Abstract:
Microbial communities are the drivers of biogeochemical cycles. These communities are relied upon for converting nutrients into bioavailable forms and also removing excess anthropogenic nutrient pollution from the environment. Estuarine sediments play a vital role in filtering out excess nitrogen however, many estuarine ecosystems are becoming degraded due to high nutrient input and subsequent growth of bloom macroalgae. A variety of methods were employed within this thesis to gather data from environmental DNA and RNA, such as 16S rRNA gene sequencing, metagenomics techniques such as whole genome sequencing and transcriptomics, along with quantitative methods such as droplet digital PCR were used to assess the impact of nutrient induced macroalgal blooms on sediment microbial community structure and also microbial community function, with a focus on nitrogen cycling.

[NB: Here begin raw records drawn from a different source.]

--- config.mk ---
export PLATFORM = sky130hd
export DESIGN_NAME = gcd_queue
export DESIGN_NICKNAME = d
export VERILOG_FILES = /design/src/gcd_pkg.sv /design/src/gcd_queue.sv
export SDC_FILE = /design/constraint.sdc
export NUM_CORES = 1
export LEC_CHECK = 0
export ABC_AREA = 0
export BUFFER_PORTS_ARGS = -buffer_cell sky130_fd_sc_hd__buf_2
export CAP_MARGIN = 20
export CELL_PAD_IN_SITES_DETAIL_PLACEMENT = 0
export CELL_PAD_IN_SITES_GLOBAL_PLACEMENT = 2
export CORE_MARGIN = 3
export CORE_UTILIZATION = 25
export DETAILED_ROUTE_END_ITERATION = 10
export PLACE_DENSITY = 0.48
export SLEW_MARGIN = 20
export SYNTH_ARGS = -nofsm -noshare
export SYNTH_HDL_FRONTEND = slang
export SYNTH_SLANG_ARGS = --single-unit
export TNS_END_PERCENT = 20
--- constraint.sdc ---
create_clock -name clk -period 5.5 [get_ports clk]
set_clock_uncertainty 0.05 [all_clocks]
set_input_delay 0.275 -clock clk [delete_from_list [all_inputs] [get_ports clk]]
set_output_delay 0.275 -clock clk [all_outputs]
set_load 0.03 [all_outputs]
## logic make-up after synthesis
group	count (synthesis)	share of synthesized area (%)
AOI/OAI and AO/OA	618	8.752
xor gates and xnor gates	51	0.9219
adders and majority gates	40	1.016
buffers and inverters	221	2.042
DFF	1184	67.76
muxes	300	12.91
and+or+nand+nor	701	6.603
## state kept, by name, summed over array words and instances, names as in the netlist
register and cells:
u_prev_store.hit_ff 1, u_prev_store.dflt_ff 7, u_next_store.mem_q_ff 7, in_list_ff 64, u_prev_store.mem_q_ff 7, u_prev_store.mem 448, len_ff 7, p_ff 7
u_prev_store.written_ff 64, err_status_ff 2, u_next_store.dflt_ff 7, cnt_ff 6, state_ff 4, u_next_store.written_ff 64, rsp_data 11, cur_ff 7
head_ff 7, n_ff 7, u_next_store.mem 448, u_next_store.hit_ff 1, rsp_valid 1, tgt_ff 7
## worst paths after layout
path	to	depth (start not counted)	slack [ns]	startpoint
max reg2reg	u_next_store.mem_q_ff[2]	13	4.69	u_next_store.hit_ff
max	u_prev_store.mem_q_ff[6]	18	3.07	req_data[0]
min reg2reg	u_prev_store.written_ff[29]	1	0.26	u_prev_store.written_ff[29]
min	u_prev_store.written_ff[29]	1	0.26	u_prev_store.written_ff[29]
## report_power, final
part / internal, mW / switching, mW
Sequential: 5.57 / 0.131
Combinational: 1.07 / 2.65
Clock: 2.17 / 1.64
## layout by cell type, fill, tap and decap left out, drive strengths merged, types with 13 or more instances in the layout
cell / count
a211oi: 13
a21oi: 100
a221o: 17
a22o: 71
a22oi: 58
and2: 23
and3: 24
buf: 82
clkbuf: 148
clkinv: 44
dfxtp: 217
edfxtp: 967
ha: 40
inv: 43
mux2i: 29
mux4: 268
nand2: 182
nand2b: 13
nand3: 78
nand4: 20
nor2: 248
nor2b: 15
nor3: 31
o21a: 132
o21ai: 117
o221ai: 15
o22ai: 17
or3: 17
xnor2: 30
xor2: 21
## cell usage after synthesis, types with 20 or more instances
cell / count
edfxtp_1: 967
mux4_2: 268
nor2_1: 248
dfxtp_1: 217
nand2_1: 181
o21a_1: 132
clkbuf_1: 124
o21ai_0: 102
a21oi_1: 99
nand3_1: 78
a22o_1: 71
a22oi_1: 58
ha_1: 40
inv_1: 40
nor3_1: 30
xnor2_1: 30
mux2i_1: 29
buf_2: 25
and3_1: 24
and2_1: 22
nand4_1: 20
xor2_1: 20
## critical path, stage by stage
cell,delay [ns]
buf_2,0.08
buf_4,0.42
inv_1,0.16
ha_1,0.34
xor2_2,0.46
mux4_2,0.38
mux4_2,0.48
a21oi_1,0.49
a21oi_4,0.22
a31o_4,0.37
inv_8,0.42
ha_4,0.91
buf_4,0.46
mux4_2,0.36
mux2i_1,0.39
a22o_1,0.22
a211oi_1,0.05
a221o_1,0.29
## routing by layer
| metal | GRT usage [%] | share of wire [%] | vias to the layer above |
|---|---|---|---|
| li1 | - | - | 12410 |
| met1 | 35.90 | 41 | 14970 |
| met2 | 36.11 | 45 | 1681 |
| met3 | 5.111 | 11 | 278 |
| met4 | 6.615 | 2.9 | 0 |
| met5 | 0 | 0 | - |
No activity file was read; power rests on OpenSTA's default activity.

Results from this thesis show small changes in microbial community composition and functioning with short term algal cover (10 days), these changes become greater with an extended duration of experimental cover (28 days). We observed changes in in the relative contribution of nitrification and denitrification to overall community functioning via transcriptomic methods after 10 days, and significant quantitative changes in target genes for nitrification and denitrification after 28 days. Long-term cover also significantly alters communities in comparison to non-impacted sediment. Targeted genes for nitrification – ammonia monooxygenase (amoA), and denitrification – nitrous oxide reductase (nosZ), also showed differing responses to seasonal factors. Expression of nosZ showed no obvious seasonal trend while amoA showed a strong response to season. Finally there were differing effects on nitrification and denitrification between the two type of macroalga studied. Ulva, but not Gracilaria, appeared to have a significant effect on gene expression, reducing the relative contribution of denitrification and nitrification, while increasing that of dissimilatory nitrate reduction to ammonia. However, Gracilaria had a stronger impact on geochemistry than Ulva, with greatly reduced N availability at covered sites observed.
This thesis advances the understanding of the impact of macroalgal blooms and the extent to which blooms disrupt vital biogeochemical cycles in the short and long-term, as well as with season and how the type of macroalga can lead to differing responses.